There was an invitation there if Richard had been the person to hear it, and understand it. But he was not.

It was odd, for I had believed that it was women who were the romantic ones, who cling to lies and pretty mannered courtesies. I would have given every florist’s bloom in the world to have known what was in Richard’s heart on that bright day on the top of the downs. But he would not tell me.

‘I know I do not have to love you,’ he said gently. ‘But I can tell you, I can tell you freely, that I do love you with all my heart and soul.’

He bent his dark head and kissed me again, and I felt such pity for him if he was telling the truth and such confusion about what I should do to help him that I let him kiss me. His breathing was coming faster and he was murmuring my name over and over as his lips went up and down the line of my neck from my collarbone to my ear.

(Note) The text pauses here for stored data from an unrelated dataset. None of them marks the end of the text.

Source: an optimization exercise on an open RTL-to-GDS flow (aim: small area). Production flows keep margins and buffers that such runs may drop. The RTL was checked by simulation tests, not by an equivalence proof against the original design. No activity file was given, so power comes from the tool's default toggle rates.

==> flow/design.v <==
module drc_rx_engine #(
    parameter P_RXMAX = 32                     
) (
    input  wire        clk,
    input  wire        rst,                    
    input  wire        rx_valid,               
    input  wire [7:0]  rx_data,
    output reg         frm_done,               
    output reg  [1:0]  frm_status,             
    output wire [7:0]  cap_flags,
    output wire [7:0]  cap_tid,
    output wire [7:0]  cap_sid,
    output wire [7:0]  cap_did,
    output wire [7:0]  cap_cid,
    output wire [7:0]  cap_seq,
    output wire [7:0]  cap_err,
    output reg  [4:0]  cap_plen,
    input  wire [4:0]  pl_addr,
    output wire [7:0]  pl_data,
    output reg  [31:0] cnt_ok,
    output reg  [31:0] cnt_cksum,
    output reg  [31:0] cnt_short,
    output reg  [31:0] cnt_ovf,
    output reg  [31:0] cnt_skip
);
    localparam [7:0] SOP   = 8'h8D;
    localparam [7:0] EOP   = 8'hD8;
    localparam [7:0] ESC   = 8'hAB;
    localparam [7:0] XMASK = 8'h88;
    localparam NSLOT = P_RXMAX - 1;            
    localparam [1:0] S_HUNT = 2'd0;
    localparam [1:0] S_BODY = 2'd1;
    localparam [1:0] S_ESC  = 2'd2;
    localparam [1:0] ST_OK    = 2'd0;
    localparam [1:0] ST_CKSUM = 2'd1;
    localparam [1:0] ST_SHORT = 2'd2;
    localparam [1:0] ST_OVF   = 2'd3;
    reg [1:0] state;
    reg [5:0] len;                             
    reg [7:0] sum;                             
    reg [7:0] rx_buf [0:NSLOT-1];
    reg [7:0] cap_buf [0:NSLOT-1];
    wire       in_hunt   = (state == S_HUNT);
    wire       in_body   = (state == S_BODY);
    wire       in_esc    = (state == S_ESC);
    wire       got_sop   = rx_valid && in_hunt && (rx_data == SOP);
    wire       got_skip  = rx_valid && in_hunt && (rx_data != SOP);
    wire       got_eop   = rx_valid && in_body && (rx_data == EOP);
    wire       got_esc   = rx_valid && in_body && (rx_data == ESC);
    wire       do_append = rx_valid && (in_esc || (in_body && rx_data != EOP && rx_data != ESC));
    wire [7:0] app_val   = in_esc ? (rx_data ^ XMASK) : rx_data;
    wire       overflow  = do_append && (len == P_RXMAX);
    wire       append    = do_append && !overflow;
    wire [7:0] f     = rx_buf[0];
    wire [4:0] k     = len[4:0];
    wire [1:0] n45   = {1'b0, f[4]} + {1'b0, f[5]};
    wire [1:0] nopt  = n45 + {1'b0, f[0]};
    wire [3:0] hlen  = 4'd4 + {2'b00, nopt};
    reg  [4:0] waddr;
    reg        wen;
    always @* begin
        wen   = 1'b1;
        waddr = k - {3'b000, nopt};                         
        if (k == 5'd0)
            waddr = 5'd0;                                   
        else if (f[4] && k == 5'd1)
            waddr = 5'd30;                                  
        else if (f[5] && k == 5'd1 + {4'b0000, f[4]})
            waddr = 5'd30 - {4'b0000, f[4]};                
        else if (k == 5'd1 + {3'b000, n45})
            waddr = 5'd1;                                   
        else if (k == 5'd2 + {3'b000, n45})
            waddr = 5'd2;                                   
        else if (k == 5'd3 + {3'b000, n45})
            waddr = 5'd3;                                   
        else if (f[0] && k == 5'd4 + {3'b000, n45})
            waddr = 5'd30 - {3'b000, n45};                  
        else if (k == 5'd31)
            wen = 1'b0;                                     
    end
    wire       empty   = (len == 6'd0);
    wire       cks_ok  = (sum == 8'hFF);
    wire [6:0] rem     = {1'b0, len} - 7'd1 - {3'b000, hlen};
    wire       short   = rem[6];
    wire [1:0] verdict = empty   ? ST_SHORT :
                         !cks_ok ? ST_CKSUM :
                         short   ? ST_SHORT : ST_OK;
    wire       frame_ok = got_eop && (verdict == ST_OK);
    wire [5:0] h_plen  = rem[5:0];
    always @(posedge clk) begin
        if (rst) begin
            state    <= S_HUNT;
            frm_done <= 1'b0;
        end else begin
            frm_done <= got_eop || overflow;
            if (got_sop || got_esc)
                state <= S_ESC ^ {got_sop, got_sop};        
            if (do_append)
                state <= overflow ? S_HUNT : S_BODY;
            if (got_eop)
                state <= S_HUNT;
        end
    end
    always @(posedge clk)
        frm_status <= overflow ? ST_OVF : verdict;
    always @(posedge clk) begin
        if (got_sop) begin
            len <= 6'd0;
            sum <= 8'd0;
        end else if (append) begin
            len <= len + 6'd1;
            sum <= sum + app_val;
        end
    end
    function [31:0] count(input [31:0] q, input inc, input clr);
        integer b;
        reg t;
        begin
            t = inc;
            for (b = 0; b < 32; b = b + 1) begin
                count[b] = (q[b] ^ t) & ~clr;
                t = t & q[b];
            end
        end
    endfunction
    always @(posedge clk) begin
        cnt_skip  <= count(cnt_skip,  got_skip,                         rst);
        cnt_ovf   <= count(cnt_ovf,   overflow,                         rst);
        cnt_ok    <= count(cnt_ok,    got_eop && verdict == ST_OK,      rst);
        cnt_cksum <= count(cnt_cksum, got_eop && verdict == ST_CKSUM,   rst);
        cnt_short <= count(cnt_short, got_eop && verdict == ST_SHORT,   rst);
    end
    always @(posedge clk) begin
        if (append && wen)
            rx_buf[waddr] <= app_val;
    end
    integer j;
    always @(posedge clk) begin
        if (rst) begin
            for (j = 0; j < 4; j = j + 1)
                cap_buf[j] <= 8'd0;
            cap_plen <= 5'd0;
        end else if (frame_ok) begin
            for (j = 0; j < NSLOT; j = j + 1)
                cap_buf[j] <= rx_buf[j];
            cap_plen <= h_plen[4:0];
        end
    end
    wire [7:0] cf = cap_buf[0];
    assign cap_flags = cf;
    assign cap_did   = cap_buf[1];
    assign cap_cid   = cap_buf[2];
    assign cap_seq   = cap_buf[3];
    assign cap_tid   = cf[4] ? cap_buf[30] : 8'd0;
    assign cap_sid   = cf[5] ? (cf[4] ? cap_buf[29] : cap_buf[30]) : 8'd0;
    assign cap_err   = !cf[0] ? 8'd0 :
                       (cf[4] & cf[5]) ? cap_buf[28] :
                       (cf[4] | cf[5]) ? cap_buf[29] : cap_buf[30];
    reg [7:0] pl_sel;
    integer p;
    always @* begin
        pl_sel = 8'd0;
        for (p = 0; p < NSLOT - 4; p = p + 1)
            if (pl_addr == p)
                pl_sel = pl_sel | cap_buf[p + 4];
    end
    assign pl_data = (pl_addr < cap_plen) ? pl_sel : 8'd0;
endmodule
Settings: LEC_CHECK=0, CAP_MARGIN=20, CORE_MARGIN=2, CORE_UTILIZATION=65, PLACE_DENSITY=0.75, SLEW_MARGIN=20; clock period 50.0 ns.
standard.sh (not shown) runs the stock make flow with config.mk's settings and CLKGATE_MAP_FILE= SYNTH_SCRIPT=/design/flow/synth_recipe.tcl, a recipe that flattens the netlist after the stock synthesis.
==> flow/flow/run.sh <==
#!/bin/bash
# The standard ORFS layout, with three changes aimed at cell area:
#  - synthesis maps the logic with an area-oriented ABC script (flow/abc_area.script)
#    and leaves adders to ABC too (no ADDER_MAP_FILE); everything else in synthesis is
#    synth_recipe.tcl unchanged, so the registers are the same
#  - port buffers are sky130_fd_sc_hd__buf_1 instead of the default delay buffer
#  - CTS uses clkbuf_16 with sink clusters of up to 30 and no dummy loads
set -euo pipefail
here=$(pwd)
cat > "$here/area_synth.tcl" <<EOT
proc abc {args} {
  set i [lsearch \$args -script]
  lset args [expr {\$i + 1}] $here/flow/abc_area.script
  yosys abc {*}\$args
}
source $here/synth_recipe.tcl
EOT
bash standard.sh \
  "SYNTH_SCRIPT=$here/area_synth.tcl" \
  "ADDER_MAP_FILE=" \
  "BUFFER_PORTS_ARGS=-buffer_cell sky130_fd_sc_hd__buf_1" \
  "CTS_ARGS=-sink_clustering_enable -repair_clock_nets -dont_use_dummy_load -buf_list sky130_fd_sc_hd__clkbuf_8 -sink_clustering_size 20 -sink_clustering_max_diameter 45" \
  finish > flow_make.log 2>&1
==> flow/flow/abc_area.script <==
&get -n
&st
&dc2
&dch -f
&nf -R 1000
&st
&dch -f
&nf -R 1000
&put
topo
The starting point finished with timing, DRC and antenna clean.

I wrenched my face away from him, and I put both my hands against his shoulders and tried to push him off me. Then I saw his face, quite empty of emotion, not warm and loving nor hot with passion, but with an absolute coldness behind his eyes as he looked at me and measured me.

‘Is it the truth that you no longer want me?’ he asked. His voice was like ice.

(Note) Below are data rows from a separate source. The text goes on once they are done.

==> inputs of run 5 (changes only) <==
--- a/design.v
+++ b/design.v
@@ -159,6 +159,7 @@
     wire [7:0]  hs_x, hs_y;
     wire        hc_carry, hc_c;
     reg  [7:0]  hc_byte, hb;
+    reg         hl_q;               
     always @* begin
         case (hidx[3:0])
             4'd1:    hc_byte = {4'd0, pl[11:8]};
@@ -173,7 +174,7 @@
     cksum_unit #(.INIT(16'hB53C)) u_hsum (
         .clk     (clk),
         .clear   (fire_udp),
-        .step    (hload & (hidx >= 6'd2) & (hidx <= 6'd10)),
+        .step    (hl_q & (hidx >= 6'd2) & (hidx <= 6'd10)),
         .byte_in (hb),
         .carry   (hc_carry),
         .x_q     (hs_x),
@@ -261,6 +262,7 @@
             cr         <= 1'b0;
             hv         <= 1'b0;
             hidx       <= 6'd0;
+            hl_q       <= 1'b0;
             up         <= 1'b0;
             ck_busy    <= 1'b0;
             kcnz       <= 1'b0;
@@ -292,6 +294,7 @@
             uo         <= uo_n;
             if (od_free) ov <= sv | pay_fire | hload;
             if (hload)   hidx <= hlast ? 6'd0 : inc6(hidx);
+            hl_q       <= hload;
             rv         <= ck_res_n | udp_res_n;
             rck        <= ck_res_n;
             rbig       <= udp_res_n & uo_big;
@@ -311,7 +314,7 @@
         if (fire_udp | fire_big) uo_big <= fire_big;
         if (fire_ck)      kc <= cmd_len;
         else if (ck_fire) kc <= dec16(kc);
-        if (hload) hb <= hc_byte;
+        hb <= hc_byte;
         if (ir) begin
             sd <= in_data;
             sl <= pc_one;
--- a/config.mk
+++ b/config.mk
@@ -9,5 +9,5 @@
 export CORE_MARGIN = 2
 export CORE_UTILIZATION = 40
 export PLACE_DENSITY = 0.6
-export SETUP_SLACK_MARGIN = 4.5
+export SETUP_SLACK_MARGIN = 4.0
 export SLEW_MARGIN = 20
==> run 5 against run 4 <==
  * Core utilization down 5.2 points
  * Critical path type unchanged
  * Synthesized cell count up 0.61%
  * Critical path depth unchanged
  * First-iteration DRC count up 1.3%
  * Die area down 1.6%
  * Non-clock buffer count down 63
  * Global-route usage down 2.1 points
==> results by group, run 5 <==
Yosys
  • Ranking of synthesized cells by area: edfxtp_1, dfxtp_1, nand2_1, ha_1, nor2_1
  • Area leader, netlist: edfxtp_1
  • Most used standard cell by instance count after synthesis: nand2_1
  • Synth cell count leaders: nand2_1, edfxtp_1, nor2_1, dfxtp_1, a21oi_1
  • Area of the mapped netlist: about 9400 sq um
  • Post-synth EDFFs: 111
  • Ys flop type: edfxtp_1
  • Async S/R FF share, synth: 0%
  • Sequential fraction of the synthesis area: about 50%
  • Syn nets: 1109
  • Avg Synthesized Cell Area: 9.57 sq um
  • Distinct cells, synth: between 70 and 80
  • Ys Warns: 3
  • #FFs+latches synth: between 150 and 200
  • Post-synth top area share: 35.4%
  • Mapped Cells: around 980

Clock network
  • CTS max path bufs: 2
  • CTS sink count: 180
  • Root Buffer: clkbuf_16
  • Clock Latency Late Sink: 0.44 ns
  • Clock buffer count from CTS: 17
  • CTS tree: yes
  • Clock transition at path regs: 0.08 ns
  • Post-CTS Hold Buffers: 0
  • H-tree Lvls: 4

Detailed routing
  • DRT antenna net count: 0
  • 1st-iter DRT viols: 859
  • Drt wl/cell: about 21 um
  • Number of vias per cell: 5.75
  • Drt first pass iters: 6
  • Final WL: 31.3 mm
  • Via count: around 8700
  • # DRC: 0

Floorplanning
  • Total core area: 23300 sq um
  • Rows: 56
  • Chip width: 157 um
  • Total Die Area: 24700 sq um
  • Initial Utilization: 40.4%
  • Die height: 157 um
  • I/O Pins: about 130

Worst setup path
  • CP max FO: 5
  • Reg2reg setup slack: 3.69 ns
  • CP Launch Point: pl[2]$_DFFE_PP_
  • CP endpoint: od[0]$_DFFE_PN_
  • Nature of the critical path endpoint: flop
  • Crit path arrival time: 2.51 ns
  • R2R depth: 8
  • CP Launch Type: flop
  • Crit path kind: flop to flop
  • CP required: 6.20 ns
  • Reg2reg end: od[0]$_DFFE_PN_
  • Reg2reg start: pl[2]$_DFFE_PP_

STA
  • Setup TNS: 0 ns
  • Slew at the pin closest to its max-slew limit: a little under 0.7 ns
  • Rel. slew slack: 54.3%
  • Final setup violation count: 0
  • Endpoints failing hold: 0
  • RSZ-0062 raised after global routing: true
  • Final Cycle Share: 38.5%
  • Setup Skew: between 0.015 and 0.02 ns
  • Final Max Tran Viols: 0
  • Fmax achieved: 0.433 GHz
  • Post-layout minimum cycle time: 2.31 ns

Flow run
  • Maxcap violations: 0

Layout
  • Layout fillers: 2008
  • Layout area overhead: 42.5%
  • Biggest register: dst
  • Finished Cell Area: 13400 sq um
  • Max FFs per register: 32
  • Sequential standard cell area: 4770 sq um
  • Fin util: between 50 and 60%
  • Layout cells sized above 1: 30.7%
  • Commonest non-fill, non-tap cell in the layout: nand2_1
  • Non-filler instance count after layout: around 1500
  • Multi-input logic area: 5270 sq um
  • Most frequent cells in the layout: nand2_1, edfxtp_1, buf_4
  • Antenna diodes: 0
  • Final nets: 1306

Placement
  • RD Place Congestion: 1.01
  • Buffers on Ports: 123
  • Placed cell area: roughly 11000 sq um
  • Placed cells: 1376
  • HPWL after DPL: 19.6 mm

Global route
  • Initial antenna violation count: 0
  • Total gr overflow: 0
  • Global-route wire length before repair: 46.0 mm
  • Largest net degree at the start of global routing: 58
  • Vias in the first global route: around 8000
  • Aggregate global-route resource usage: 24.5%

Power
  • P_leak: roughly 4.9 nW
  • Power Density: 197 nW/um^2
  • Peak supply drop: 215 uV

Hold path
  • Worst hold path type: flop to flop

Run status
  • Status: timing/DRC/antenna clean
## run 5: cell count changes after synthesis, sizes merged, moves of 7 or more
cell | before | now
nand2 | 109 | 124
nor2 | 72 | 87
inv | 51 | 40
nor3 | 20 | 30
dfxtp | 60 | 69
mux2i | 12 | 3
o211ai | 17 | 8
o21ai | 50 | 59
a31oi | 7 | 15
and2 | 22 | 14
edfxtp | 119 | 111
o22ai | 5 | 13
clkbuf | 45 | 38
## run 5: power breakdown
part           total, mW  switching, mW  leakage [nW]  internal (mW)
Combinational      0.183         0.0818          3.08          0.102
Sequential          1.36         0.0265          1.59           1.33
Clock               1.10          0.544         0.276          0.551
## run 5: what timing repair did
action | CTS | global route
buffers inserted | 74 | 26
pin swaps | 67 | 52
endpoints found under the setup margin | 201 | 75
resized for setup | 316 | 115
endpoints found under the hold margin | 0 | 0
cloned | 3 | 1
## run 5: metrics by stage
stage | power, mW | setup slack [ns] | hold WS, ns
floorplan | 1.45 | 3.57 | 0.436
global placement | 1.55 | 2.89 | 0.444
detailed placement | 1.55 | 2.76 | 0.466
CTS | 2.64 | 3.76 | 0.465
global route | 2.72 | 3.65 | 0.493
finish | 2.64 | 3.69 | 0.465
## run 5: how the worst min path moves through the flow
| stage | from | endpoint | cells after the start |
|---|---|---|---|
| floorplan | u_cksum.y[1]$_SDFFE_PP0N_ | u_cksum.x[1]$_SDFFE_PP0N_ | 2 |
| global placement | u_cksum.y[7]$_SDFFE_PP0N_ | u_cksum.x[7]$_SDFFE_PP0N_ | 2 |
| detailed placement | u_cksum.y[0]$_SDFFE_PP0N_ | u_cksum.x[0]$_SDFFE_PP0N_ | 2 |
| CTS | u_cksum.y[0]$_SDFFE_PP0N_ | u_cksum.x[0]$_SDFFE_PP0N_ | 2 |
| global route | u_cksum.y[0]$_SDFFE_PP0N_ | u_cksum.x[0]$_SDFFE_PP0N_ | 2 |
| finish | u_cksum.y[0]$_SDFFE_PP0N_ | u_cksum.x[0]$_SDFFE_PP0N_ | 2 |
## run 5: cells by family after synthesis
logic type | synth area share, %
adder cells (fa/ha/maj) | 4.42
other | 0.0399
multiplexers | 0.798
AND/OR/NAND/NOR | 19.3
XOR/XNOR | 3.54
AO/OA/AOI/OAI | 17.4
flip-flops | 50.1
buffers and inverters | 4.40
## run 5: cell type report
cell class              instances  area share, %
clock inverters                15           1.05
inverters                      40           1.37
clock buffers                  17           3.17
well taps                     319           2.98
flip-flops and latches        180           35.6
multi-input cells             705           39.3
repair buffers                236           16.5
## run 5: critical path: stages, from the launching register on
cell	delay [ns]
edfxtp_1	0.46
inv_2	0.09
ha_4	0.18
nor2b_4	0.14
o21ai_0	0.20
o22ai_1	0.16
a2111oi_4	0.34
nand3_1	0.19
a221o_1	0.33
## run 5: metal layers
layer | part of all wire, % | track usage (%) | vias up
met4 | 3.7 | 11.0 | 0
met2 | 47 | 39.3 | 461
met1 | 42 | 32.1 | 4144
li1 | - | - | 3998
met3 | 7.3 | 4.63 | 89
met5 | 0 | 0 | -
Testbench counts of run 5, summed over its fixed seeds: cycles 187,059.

I pulled my stock up around my throat and smoothed my jacket down. My hat had come off altogether and I pinned it back on as best I could. I felt rumpled and foolish. ‘Yes,’ I said. ‘I am sorry. I am betrothed to another man and I love him as a lover. I love you as a brother and that is all.’

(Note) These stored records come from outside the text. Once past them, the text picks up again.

Background: an optimization exercise with open tools, aiming at small area. Do not read the settings as production practice.
Function was checked by simulation only, so behaviour that the tests miss may differ from the original.
Power is estimated from default activity; no workload was simulated. The flow treats the clock pin as an ideal source, which a real chip does not have.

==> flow/design.v (excerpt) <==
module motu_p2_rx (
    input  wire       clk,
    input  wire       rst,         
    input  wire [3:0] cfg_nin,     
    input  wire       in_valid,
    output reg        in_ready,
    input  wire [7:0] in_data,
    input  wire       in_sop,      
    output wire       dl_valid,
    input  wire       dl_ready,
    output wire [3:0] dl_port,
    output wire [7:0] dl_data,
    output wire       dl_last,
    output reg        rp_valid,
    output wire [1:0] rp_code,     
    output wire [7:0] rp_arg
);
export LEC_CHECK = 0
export CAP_MARGIN = 20
export CORE_MARGIN = 2
export CORE_UTILIZATION = 70
export PLACE_DENSITY = 0.9
export SLEW_MARGIN = 20
create_clock -name core_clock -period 12.0 [get_ports {clk}]
standard.sh (not shown) runs the stock make flow with config.mk's settings and CLKGATE_MAP_FILE= SYNTH_SCRIPT=/design/flow/synth_recipe.tcl, a recipe that flattens the netlist after the stock synthesis.
==> flow/flow/run.sh <==
#!/bin/bash
# Own layout flow: the standard flow (standard synthesis, floorplan, placement,
# routing) with a leaner clock tree: larger sink clusters driven by clkbuf_16 and no
# dummy loads, and the smallest buffer on the ports. All tool output goes to
# flow_make.log here; ORFS's per-step logs stay under orfs/logs/.
set -euo pipefail
bash standard.sh \
  "CTS_ARGS=-sink_clustering_enable -repair_clock_nets -dont_use_dummy_load -buf_list sky130_fd_sc_hd__clkbuf_16 -sink_clustering_size 38 -sink_clustering_max_diameter 45" \
  "BUFFER_PORTS_ARGS=-buffer_cell sky130_fd_sc_hd__buf_1" \
  finish > flow_make.log 2>&1
Then changed:
==> flow/flow/run.sh (replaced) <==
#!/bin/bash
# Own layout flow: the standard flow (standard.sh) with
#  - synthesis: the standard synthesis script with an area-oriented ABC
#    recipe (flow/my_synth.tcl) and no adder-cell mapping, so adders are
#    mapped by ABC with the rest of the logic; registers are unchanged;
#  - a leaner clock tree: sink clusters of up to 35 flip-flops driven by
#    clkbuf_16 and no dummy loads;
#  - the smallest buffer (buf_1) on the ports.
# All make/tool output goes to flow_make.log here; ORFS's per-step logs stay
# under orfs/logs/.
set -euo pipefail
export FLOW_SYNTH_TCL="$PWD/synth_recipe.tcl"
bash standard.sh \
  "SYNTH_SCRIPT=$PWD/flow/my_synth.tcl" \
  "ADDER_MAP_FILE=" \
  "CTS_ARGS=-sink_clustering_enable -repair_clock_nets -dont_use_dummy_load -buf_list sky130_fd_sc_hd__clkbuf_16 -sink_clustering_size 35 -sink_clustering_max_diameter 80" \
  "BUFFER_PORTS_ARGS=-buffer_cell sky130_fd_sc_hd__buf_1" \
  finish > flow_make.log 2>&1
==> flow/flow/my_synth.tcl (new file) <==
# The standard synthesis (synth_recipe.tcl, sourced unchanged), with only the
# combinational mapping changed: ABC restructures the logic for size
# (&deepsyn, 240 s) and maps it for area (two rounds of choice networks and
# area-oriented mapping) instead of ORFS's delay-oriented script with
# buffering and upsizing. Registers are mapped and named exactly as in the
# standard synthesis, since ABC only sees the logic between them.
proc abc {args} {
  set i [lsearch -exact $args -script]
  if { $i >= 0 } {
    set args [lreplace $args $i [expr { $i + 1 }] \
      -script "+strash;&get,-n;&deepsyn,-T,240;&put;dch,-f;map,-a;strash;dch,-f;map,-a;topo"]
  }
  yosys abc {*}$args
}
source $::env(FLOW_SYNTH_TCL)
Settings changed: CORE_UTILIZATION 70 to 60, PLACE_DENSITY 0.9 to 0.7.
The new run finished with timing, DRC and antenna clean.
Synthesized cell count climbs slightly.
Sequential share of layout area came out higher by 4.4 points.
Utilization shrinks by 12 points.
Clock power shrinks by a quarter to a third.
Combinational power came out higher by a quarter to a third.
Flip-flop and latch count does not change.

‘Then you are faithless and you have broken my heart!’ he cried out and spun around to Prince and vaulted up into the saddle.

‘Richard!’ I said. But he wheeled Prince around so close that the flick of his tail stung me in the face. Richard, high on his back, was scowling. He jerked Prince to face back along the way we had come and then dug his heels in hard and used his whip too. Prince threw up his head and thundered away from us. Misty sidled, anxious, and I grabbed her reins.

I did not hurry to follow. I let him go. I waited on the downs and I wept for the pain I had caused him, and that I should have been so stupid as to think that Richard could readily accept another in his place. I had never known before how much he loved me. I wept for my folly, and for the loss of that love.

I led Misty over to a hummock which I could use as a mounting-block to help me into the high saddle, and I wiped my eyes on the back of my glove and sniffed miserably. Then I turned her head for home and went slowly down the bridle-track to the foot of the downs. And there he was.

He was waiting for me, with Prince held on a short rein, standing very still at the side of the path. He was waiting for me with his sweetest smile.